= Task =
Please copy every line with the string "default" from the entries below.
·····
$ cat src/rtl/arb_mux21_2b_if.sv
// Bus bundle for the two-source round-robin mux front end.
// The master drives the source words; the slave (the arbiter) returns the popped stream and flags.
interface arb_mux21_2b_if;
  logic [1:0] in0;
  logic       in0_valid;
  logic [1:0] in1;
  logic       in1_valid;
  logic [1:0] out_data;
  logic       out_valid;
  logic       out_sel;
  logic       in0_full;
  logic       in1_full;
  logic       in0_drop;
  logic       in1_drop;

  modport master (
    output in0, in0_valid, in1, in1_valid,
    input  out_data, out_valid, out_sel, in0_full, in1_full, in0_drop, in1_drop
  );

  modport slave (
    input  in0, in0_valid, in1, in1_valid,
    output out_data, out_valid, out_sel, in0_full, in1_full, in0_drop, in1_drop
  );
endinterface

$ cat src/rtl/arb_mux21_2b.sv
// Two-source round-robin front end for the 2-bit 2:1 mux: per-source FIFOs,
// a bounded-burst arbiter and registered data/valid/select outputs.
//
// state    | meaning
// S_IDLE   | both FIFOs were empty at the last decision; no pop
// S_GRANT0 | FIFO 0 pops one word per cycle
// S_GRANT1 | FIFO 1 pops one word per cycle
module arb_mux21_2b #(
  parameter int DEPTH = 4,
  parameter int BURST = 2
) (
  input  logic          clk,
  input  logic          reset,
  arb_mux21_2b_if.slave bus
);

  localparam int PW = (DEPTH > 1) ? $clog2(DEPTH) : 1;
  localparam int CW = DEPTH + 1;
  localparam int BW = (BURST > 1) ? $clog2(BURST) : 1;

  localparam logic [CW-1:0] FULL_CNT   = CW'(DEPTH);
  localparam logic [CW-1:0] ONE_CNT    = CW'(1);
  localparam logic [BW-1:0] BURST_LAST = BW'(BURST - 1);

  typedef enum logic [1:0] {
    S_IDLE   = 2'd0,
    S_GRANT0 = 2'd1,
    S_GRANT1 = 2'd2
  } state_t;

  state_t        state_q, state_d;
  logic          prio_q, prio_d;
  logic [BW-1:0] burst_q, burst_d;

  logic [1:0]    mem_q    [2][DEPTH];
  logic [PW-1:0] wr_ptr_q [2];
  logic [PW-1:0] rd_ptr_q [2];
  logic [CW-1:0] cnt_q    [2];
  logic [1:0]    drop_q;

  logic [1:0]    out_data_q;
  logic          out_valid_q;
  logic          out_sel_q;

  logic [1:0]    wvalid;
  logic [1:0]    wdata [2];
  logic [1:0]    full;
  logic [1:0]    nonempty;
  logic [1:0]    wr_en;
  logic [1:0]    pop;

  logic          gnt_src;
  logic          other_ne;
  logic          last_word;
  logic          burst_end;

  assign wvalid   = {bus.in1_valid, bus.in0_valid};
  assign wdata[0] = bus.in0;
  assign wdata[1] = bus.in1;

  always_comb begin
    for (int s = 0; s < 2; s++) begin
      full[s]     = (cnt_q[s] == FULL_CNT);
      nonempty[s] = (cnt_q[s] != '0);
      // A write into a full FIFO is lost even if the same edge pops it.
      wr_en[s]    = wvalid[s] & ~full[s];
    end
  end

  assign gnt_src   = (state_q == S_GRANT1);
  assign other_ne  = nonempty[~gnt_src];
  assign last_word = (cnt_q[gnt_src] == ONE_CNT);
  assign burst_end = (burst_q == BURST_LAST);

  always_ff @(posedge clk) begin
    for (int s = 0; s < 2; s++) begin
      if (wr_en[s]) begin
        mem_q[s][wr_ptr_q[s]] <= wdata[s];
      end
    end
  end

  always_ff @(posedge clk or negedge reset) begin
    if (!reset) begin
      for (int s = 0; s < 2; s++) begin
        wr_ptr_q[s] <= '0;
        rd_ptr_q[s] <= '0;
        cnt_q[s]    <= '0;
      end
      drop_q <= '0;
    end else begin
      for (int s = 0; s < 2; s++) begin
        if (wr_en[s]) begin
          wr_ptr_q[s] <= wr_ptr_q[s] + PW'(1);
        end
        if (pop[s]) begin
          rd_ptr_q[s] <= rd_ptr_q[s] + PW'(1);
        end
        cnt_q[s] <= cnt_q[s] + CW'(wr_en[s]) - CW'(pop[s]);
        if (wvalid[s] && full[s]) begin
          drop_q[s] <= 1'b1;
        end
      end
    end
  end

  always_ff @(posedge clk or negedge reset) begin
    if (!reset) begin
      state_q <= S_IDLE;
      prio_q  <= 1'b0;
      burst_q <= '0;
    end else begin
      state_q <= state_d;
      prio_q  <= prio_d;
      burst_q <= burst_d;
    end
  end

  always_comb begin
    state_d = state_q;
    prio_d  = prio_q;
    burst_d = burst_q;
    pop     = '0;
    unique case (state_q)
      S_IDLE: begin
        burst_d = '0;
        if (nonempty[0] && nonempty[1]) begin
          state_d = prio_q ? S_GRANT1 : S_GRANT0;
        end else if (nonempty[0]) begin
          state_d = S_GRANT0;
        end else if (nonempty[1]) begin
          state_d = S_GRANT1;
        end
      end
      S_GRANT0, S_GRANT1: begin
        pop[gnt_src] = 1'b1;
        prio_d       = ~gnt_src;
        if (other_ne && (last_word || burst_end)) begin
          state_d = gnt_src ? S_GRANT0 : S_GRANT1;
          burst_d = '0;
        end else if (last_word) begin
          // Exit even if this source is written on the same edge: one bubble.
          state_d = S_IDLE;
          burst_d = '0;
        end else if (burst_end) begin
          burst_d = '0;
        end else begin
          burst_d = burst_q + BW'(1);
        end
      end
      default: begin
        state_d = S_IDLE;
        burst_d = '0;
      end
    endcase
  end

  always_ff @(posedge clk or negedge reset) begin
    if (!reset) begin
      out_data_q  <= '0;
      out_valid_q <= 1'b0;
      out_sel_q   <= 1'b0;
    end else begin
      out_valid_q <= |pop;
      if (|pop) begin
        out_data_q <= mem_q[gnt_src][rd_ptr_q[gnt_src]];
        out_sel_q  <= gnt_src;
      end
    end
  end

  assign bus.out_data  = out_data_q;
  assign bus.out_valid = out_valid_q;
  assign bus.out_sel   = out_sel_q;
  assign bus.in0_full  = full[0];
  assign bus.in1_full  = full[1];
  assign bus.in0_drop  = drop_q[0];
  assign bus.in1_drop  = drop_q[1];

endmodule

$ cat src/flat_wrapper.sv
// flat-port wrapper written by rule: the top's interface ports become plain ports
module arb_mux21_2b_flat 
#(
  parameter int DEPTH = 4,
  parameter int BURST = 2
)
  (clk, reset, bus_in0, bus_in0_valid, bus_in1, bus_in1_valid, bus_out_data, bus_out_valid, bus_out_sel, bus_in0_full, bus_in1_full, bus_in0_drop, bus_in1_drop);
  arb_mux21_2b_if bus_i ();
  input  logic clk;
  input  logic reset;
  input wire logic [$bits(bus_i.in0)-1:0] bus_in0;
  input wire logic [$bits(bus_i.in0_valid)-1:0] bus_in0_valid;
  input wire logic [$bits(bus_i.in1)-1:0] bus_in1;
  input wire logic [$bits(bus_i.in1_valid)-1:0] bus_in1_valid;
  output wire logic [$bits(bus_i.out_data)-1:0] bus_out_data;
  output wire logic [$bits(bus_i.out_valid)-1:0] bus_out_valid;
  output wire logic [$bits(bus_i.out_sel)-1:0] bus_out_sel;
  output wire logic [$bits(bus_i.in0_full)-1:0] bus_in0_full;
  output wire logic [$bits(bus_i.in1_full)-1:0] bus_in1_full;
  output wire logic [$bits(bus_i.in0_drop)-1:0] bus_in0_drop;
  output wire logic [$bits(bus_i.in1_drop)-1:0] bus_in1_drop;
  assign bus_i.in0 = bus_in0;
  assign bus_i.in0_valid = bus_in0_valid;
  assign bus_i.in1 = bus_in1;
  assign bus_i.in1_valid = bus_in1_valid;
  assign bus_out_data = bus_i.out_data;
  assign bus_out_valid = bus_i.out_valid;
  assign bus_out_sel = bus_i.out_sel;
  assign bus_in0_full = bus_i.in0_full;
  assign bus_in1_full = bus_i.in1_full;
  assign bus_in0_drop = bus_i.in0_drop;
  assign bus_in1_drop = bus_i.in1_drop;
  arb_mux21_2b #(.DEPTH(DEPTH), .BURST(BURST)) u_core (.clk(clk), .reset(reset), .bus(bus_i));
endmodule
$ cat config.mk
export PLATFORM = sky130hd
export DESIGN_NAME = arb_mux21_2b_flat
export DESIGN_NICKNAME = d
export VERILOG_FILES = /design/src/rtl/arb_mux21_2b_if.sv /design/src/rtl/arb_mux21_2b.sv /design/src/flat_wrapper.sv
export SDC_FILE = /design/constraint.sdc
export NUM_CORES = 1
export LEC_CHECK = 0
export BUFFER_PORTS_ARGS = -buffer_cell sky130_fd_sc_hd__buf_2
export CELL_PAD_IN_SITES_DETAIL_PLACEMENT = 0
export CELL_PAD_IN_SITES_GLOBAL_PLACEMENT = 2
export CORE_UTILIZATION = 40
export CTS_BUF_LIST = sky130_fd_sc_hd__clkbuf_2 sky130_fd_sc_hd__clkbuf_4 sky130_fd_sc_hd__clkbuf_8
export DETAILED_ROUTE_END_ITERATION = 8
export HOLD_SLACK_MARGIN = 0.08
export PLACE_DENSITY_LB_ADDON = 0.1
export SYNTH_ARGS = -nofsm -noshare
export SYNTH_HDL_FRONTEND = slang
export SYNTH_SLANG_ARGS = --single-unit
$ cat constraint.sdc
create_clock -name clk -period 2.9 [get_ports clk]
set_clock_uncertainty 0.15 [all_clocks]
set_input_delay 0.29 -clock clk [delete_from_list [all_inputs] [get_ports clk]]
set_output_delay 0.29 -clock clk [all_outputs]
set_load 0.01 [all_outputs]
* Word-level counts from Yosys, hierarchy flattened
Memory sizes are Yosys's and may differ from the RTL's. Index checks and enable logic that the tools add are counted.
Storage, ports and cells: bits in registers 28, RAM bits 16, bits of input ports 8, logic and storage cells 97, memories 1
Memories:
- u_core.mem_q | words 2, bits a word 8, read ports 1, clocked after memory_dff 0, wr ports 2, line arb_mux21_2b.sv:35 | logic [1:0] mem_q [2][DEPTH];
Operators by class: add/subtract/negate cells 9, order comparisons 9, eq/ne operators 7, multiplexer cells 34, bitwise logic cells 9, reduce and logical (&&, ||, !) cells 14
Operators with widths (number):
- 2-to-1 mux 2 bit | 15
- 2-to-1 mux 8 bit | 2
- 2-to-1 mux 5 bit | 3
- adder 5 x 1 -> 5 bit | 2
- == test 5 x 3 -> 1 bit (second input constant) | 2
- nonzero test 5 bit | 2
- subtractor 5 x 1 -> 5 bit | 2
- >= comparator 3 bit (second input constant) | 3
- 2-to-1 mux 1 bit | 9
- inverter 2 -> 3 bit | 3
- adder 2 x 1 -> 2 bit (second input constant) | 4
- demux 2 bit (select 2 bit) | 2
- logical AND 1 bit | 7
- < comparator 3 x 1 -> 1 bit (second input constant) | 2
- == test 5 x 1 -> 1 bit (second input constant) | 1
- binary-select mux 2 bit (select 2 bit) | 1
- < comparator 1 x 2 -> 1 bit (second input constant) | 2
- != test 4 x 1 -> 1 bit (second input constant) | 1
- case mux 2 bit (2 select lines) | 1
- OR reduction 2 bit | 2
- != test 3 x 1 -> 1 bit (second input constant) | 1
- inverter 1 bit | 3
- bitwise AND 1 bit | 2
- == test 2 x 1 -> 1 bit (second input constant) | 1
- other kinds (9) | 9

* Logic depth before layout (Yosys ltp)
depth after elaboration 10, depth in mapped cells 13, gate-level depth less buffers 12

* Worst setup path after synthesis
OpenSTA, ideal clock, no wires.
kind register to register, start point register u_core.cnt_q[8] in the netlist's numbering, end point register u_core.cnt_q[9] in the netlist's numbering, setup time 80 ps, data arrival time 2359 ps, data required time 2670 ps, setup slack 311 ps, stages on the path, launching flop included 14, clock period less this slack 2589 ps, path through dfrtp_1 > inv_1 > ha_1 > nor4b_1 > nor2b_1 > clkbuf_1 > ha_1 > inv_1 > fa_1 > inv_1 > a21oi_1 > nor2_1 > nor2_1 > xnor2_1
On the way: word-level cells in the longest chain between the ends 5
Ends and longest elaborated chain:
- start: declaration | line arb_mux21_2b.sv:38 | logic [CW-1:0] cnt_q [2];
- start signal: indexed assignment | line arb_mux21_2b.sv:99 | cnt_q[s] <= cnt_q[s] + CW'(wr_en[s]) - CW'(pop[s]);
- == test 5 x 3 -> 1 bit | line arb_mux21_2b.sv:63 | full[s] = (cnt_q[s] == FULL_CNT);
- net bus_in0_full | line flat_wrapper.sv:18 | output wire logic [$bits(bus_i.in0_full)-1:0] bus_in0_full;
- inverter 1 bit | line arb_mux21_2b.sv:66 | wr_en[s] = wvalid[s] & ~full[s];
- bitwise AND 1 bit | line arb_mux21_2b.sv:66
- net u_core.wr_en[0] | line arb_mux21_2b.sv:49 | logic [1:0] wr_en;
- adder 5 x 1 -> 5 bit | line arb_mux21_2b.sv:99
- subtractor 5 x 1 -> 5 bit | line arb_mux21_2b.sv:99
The timed path passes the listed nets, and every way through them passes these cells. A chain may end at the register's enable or synchronous reset.

* Worst setup path in the final report
start point register u_core.cnt_q[8] in the netlist's numbering, end point register u_core.cnt_q[9] in the netlist's numbering
On the way: word-level cells in the longest chain between the ends 5
Ends and longest elaborated chain (line):
- == test 5 x 3 -> 1 bit | arb_mux21_2b.sv:63
- inverter 1 bit | arb_mux21_2b.sv:66
- bitwise AND 1 bit | arb_mux21_2b.sv:66
- adder 5 x 1 -> 5 bit (*) | arb_mux21_2b.sv:99
- subtractor 5 x 1 -> 5 bit (*) | arb_mux21_2b.sv:99
Every way passes the cells marked *; elsewhere a longest branch is shown, timed or not.

==> metrics.log <==
[metrics] Synthesis Warnings: 0
[metrics] dpl cell area: roughly 2500 sq um
[metrics] chip height: ~80 um
[metrics] Synth Cell Area: approximately 2300 sq um
[metrics] CP Launch Type: flop
[metrics] number of hold-slack violations in the final timing report: 0
[metrics] Top Usage Layer GRT: met2
[metrics] CTS sink cnt: 44
[metrics] Max-Slew Margin vs Limit: 0.566
[metrics] synthesized-area fraction occupied by xor and xnor cells: 0.0523
[metrics] starting density of the core: 0.421
[metrics] fmax: 0.403 GHz
[metrics] via count of the first global-routing pass: 1458
[metrics] source-to-sink clock delay at the later pin of the worst-skew pair: approximately 0.3 ns
[metrics] largest net degree at the start of global routing: 29
[metrics] Fillers: ~530
[metrics] RSZ-0062 raised after global routing: false
[metrics] leakage component of the power: between 1 and 1.5 nW
[metrics] Pins Over Slew Limit: 0
[metrics] Synthesized Nets: approximately 220
[metrics] CP Data Arrival Time: 2.52 ns
[metrics] Main synth FF type: sky130_fd_sc_hd__dfrtp_1
[metrics] run status: completed
[metrics] number of vias per cell after detailed routing: 4.77
[metrics] global placement routability congestion: between 0.8 and 0.9
[metrics] global-route wire length before repair: 6.77 mm
[metrics] part of the Yosys area used for sequential elements: 0.504
[metrics] worst reg2reg startpoint: u_core.cnt_q[8]$_DFF_PN0_
[metrics] clock tree from TritonCTS: built
[metrics] remaining global-route overflow: 0
[metrics] number of buffers created by CTS: 5
[metrics] multi-input combinational cell area: 1050 sq um
[metrics] global-route met1 utilization: 0.173
[metrics] fraction of the core area covered by cells at the end of the flow: 0.483
[metrics] Post-synth EDFFs: 16
[metrics] die footprint: 6170 sq um
[metrics] setup_tns: 0 ns
[metrics] first drt pass iteration count: 4
[metrics] Syn Area/Cell: 12.5 sq um
[metrics] Worst Max-Slew Pin Slew: 0.651 ns
[metrics] nets@finish: ~250
[metrics] CP max FO: 8
[metrics] Hold WC Path Type: reg2reg
[metrics] overall routed net length: roughly 3.9 mm
[metrics] Pwr Density: 1120 nW/um^2
[metrics] combined flip-flop and latch cell area: 1180 sq um
[metrics] buffer depth of the longest clock path: 2
[metrics] remaining antenna violation count: 0
[metrics] HPWL after detailed placement: 2.96 mm
[metrics] Post-Synth Adder-Cell Area: 0.150
[metrics] row count: 27
[metrics] Slowest cell on crit path: sky130_fd_sc_hd__dfrtp_1
[metrics] total buffers and inverters traversed by the critical path: 3
[metrics] Synth Instances: 188
[metrics] CP delay by family, top: adder cells
[metrics] H-Tree Depth: 2
[metrics] multiplexer fraction of the synthesized cell area: 0.0838
[metrics] series of cell instances along the critical path: inv_1 > ha_1 > nor4b_2 > nor2b_2 > ha_1 > inv_1 > fa_1 > inv_1 > a21oi_1 > nor2_1 > nor2_1 > xnor2_1
[metrics] Root Buffer: sky130_fd_sc_hd__clkbuf_8
[metrics] Core Box Area: 5570 sq um
[metrics] Synth Area in Compound Gates: 0.0603
[metrics] path type of the worst setup path: reg2reg
[metrics] violation count after the first detailed-route iteration: 49
[metrics] Critical Path Sink Type: flop
[metrics] Ports: 16
[metrics] FF+latch count, synth: between 40 and 50
[metrics] WP data required: 2.93 ns
[metrics] post-layout min period: ~2.5 ns
[metrics] post-route cell area: 2690 sq um
[metrics] proportion of layout cells with a drive suffix above 1: 0.172
[metrics] via count: roughly 1400
[metrics] CP max stage delay: 0.42 ns
[metrics] Netlist cell types: 33
[metrics] setup bufs post-CTS: 0
[metrics] worst vdd ir: slightly below 0.4 mV
[metrics] wire length per cell: between 10 and 15 um
[metrics] worst slack on hold paths: 0.306 ns
[metrics] Antenna Diode Count: 0
[metrics] Tcrit/Tclk final: 0.856
[metrics] timing startpoint of the critical path: u_core.cnt_q[8]$_DFF_PN0_
[metrics] dominant combinational cell family by area after synthesis: adder cells
[metrics] fraction of registers with async set or reset after synthesis: 0.636
[metrics] final setup fails: 0
[metrics] GR met3 Demand/Resource: 0.0384
[metrics] Power, Total: between 3 and 4 mW
[metrics] synthesized-area fraction occupied by and/or/nand/nor cells: 0.0955
[metrics] number of port buffers: 15
[metrics] cell mode on critical path: sky130_fd_sc_hd__inv_1
[metrics] area overhead of the layout relative to synthesis: 14.7%
[metrics] width of the die: 78.6 um
[metrics] clock edge transition at the registers on the reported setup and hold paths: 0.09 ns
[metrics] total routing resource utilization after global routing: 0.147
[metrics] total of max-cap violations: 0
[metrics] Residual DRC: 0
[metrics] met2 Track Usage GR: 0.260
[metrics] Worst Hold Launch: u_core.drop_q[0]$_DFFE_PN0P_
[metrics] antenna violations before repair: 0
[synth_stat cells, types with 2 or more instances]
cell                       count  area [sq um]
sky130_fd_sc_hd__inv_1        26          97.6
sky130_fd_sc_hd__a21o_1        4          30.0
sky130_fd_sc_hd__buf_2         2          10.0
sky130_fd_sc_hd__edfxtp_1     16           480
sky130_fd_sc_hd__mux4_2        4          90.1
sky130_fd_sc_hd__mux2i_1       5          50.1
sky130_fd_sc_hd__nand2_1       8          30.0
sky130_fd_sc_hd__ha_1         25           313
sky130_fd_sc_hd__o21ai_0       4          20.0
sky130_fd_sc_hd__mux2_1        2          22.5
sky130_fd_sc_hd__xnor2_1      10          87.6
sky130_fd_sc_hd__dfrtp_1      28           701
sky130_fd_sc_hd__and2_1        9          56.3
sky130_fd_sc_hd__fa_1          2          40.0
sky130_fd_sc_hd__o21ai_1       2          10.0
sky130_fd_sc_hd__nor4b_2       3          45.0
sky130_fd_sc_hd__a21oi_1      11          55.1
sky130_fd_sc_hd__xor2_1        4          35.0
sky130_fd_sc_hd__nor2_1        7          26.3
sky130_fd_sc_hd__nor2b_1       2          12.5
sky130_fd_sc_hd__clkbuf_1      2          7.51
[area by class of cell]
type / instances / area share
multi-input combinational: 113 / 0.389
clock buffer: 5 / 0.0256
sequential: 44 / 0.439
timing repair buffer: 24 / 0.0595
inverter: 26 / 0.0363
clock inverter: 3 / 0.0172
tap: 72 / 0.0335
[path summary, 6_finish.rpt]
kind | end | slack, ns | cells after the start
max | u_core.cnt_q[9]$_DFF_PN0_ | 0.42 | 12
min | u_core.drop_q[0]$_DFFE_PN0P_ | 0.31 | 1
max reg2reg | u_core.cnt_q[9]$_DFF_PN0_ | 0.42 | 12
min reg2reg | u_core.drop_q[0]$_DFFE_PN0P_ | 0.31 | 1
max in group asynchronous | u_core.bus.out_data[1]$_DFFE_PN0P_ | 1.78 | 2
min in group asynchronous | u_core.state_q[0]$_DFFE_PN0P_ | 0.40 | 2
[per-stage QoR]
stage / setup slack, ns / std cells
global route: 0.181 / 287
floorplan: 0.311 / 188
CTS: 0.210 / 287
finish: 0.416 / 287
detailed placement: 0.241 / 272
global placement: 0.338 / 272
[cells in the final DEF, fill, tap and decap left out, types with 4 or more instances in the layout]
cell,n
sky130_fd_sc_hd__mux4_2,4
sky130_fd_sc_hd__xor2_1,4
sky130_fd_sc_hd__dfrtp_1,28
sky130_fd_sc_hd__clkbuf_8,5
sky130_fd_sc_hd__inv_1,26
sky130_fd_sc_hd__nand2_1,8
sky130_fd_sc_hd__and2_1,9
sky130_fd_sc_hd__dlygate4sd3_1,7
sky130_fd_sc_hd__edfxtp_1,16
sky130_fd_sc_hd__ha_1,25
sky130_fd_sc_hd__mux2i_1,5
sky130_fd_sc_hd__nor4b_2,4
sky130_fd_sc_hd__o21ai_0,4
sky130_fd_sc_hd__a21o_1,4
sky130_fd_sc_hd__a21oi_1,11
sky130_fd_sc_hd__buf_2,15
sky130_fd_sc_hd__xnor2_1,10
sky130_fd_sc_hd__nor2_1,7
[metal layers]
layer	wire length, um	vias to the layer above
li1	-	678
met1	1710	671
met2	2090	15
met3	100	5
met4	45	0
met5	0	-
[sequential cells by signal (all words and copies together), names as in the netlist]
| signal | count |
|---|---|
| u_core.wr_ptr_q | 4 |
| u_core.mem_q | 16 |
| u_core.burst_end | 1 |
| u_core.state_q | 2 |
| u_core.bus.out_sel | 1 |
| u_core.bus.out_valid | 1 |
| u_core.prio_q | 1 |
| u_core.bus.out_data | 2 |
| u_core.cnt_q | 10 |
| u_core.drop_q | 2 |
| u_core.rd_ptr_q | 4 |
[report_power, final]
part / total (mW) / switching [mW] / leakage, nW / internal [mW]
Clock: 0.478 / 0.219 / 0.0548 / 0.260
Combinational: 1.40 / 0.705 / 0.673 / 0.700
Sequential: 1.13 / 0.217 / 0.476 / 0.913
[worst reg2reg max path: cells and delay by family (launching register included)]
family / cells / cell delay [ns]
xor+xnor: 1 / 0.11
simple gates: 4 / 0.61
fa+ha+maj: 3 / 0.82
flops: 1 / 0.42
buf+inv: 3 / 0.20
compound gates: 1 / 0.06
[kinds of logic after synthesis]
group | after synthesis
adder cells (fa/ha/maj) | 27
buffers and inverters | 31
AND/OR/NAND/NOR | 35
flip-flops | 44
multiplexers | 13
AO/OA/AOI/OAI | 24
XOR/XNOR | 14
[repair_timing]
| action | 4_1_cts | 5_1_grt |
|---|---|---|
| endpoints found under the setup margin | 0 | 1 |
| hold buffers | 7 | 0 |
| endpoints found under the hold margin | 46 | 0 |
| gates resized for setup | 0 | 2 |
No activity file was read; power rests on OpenSTA's default activity.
·····
= Answer box =
      default: begin
No activity file was read; power rests on OpenSTA's default activity.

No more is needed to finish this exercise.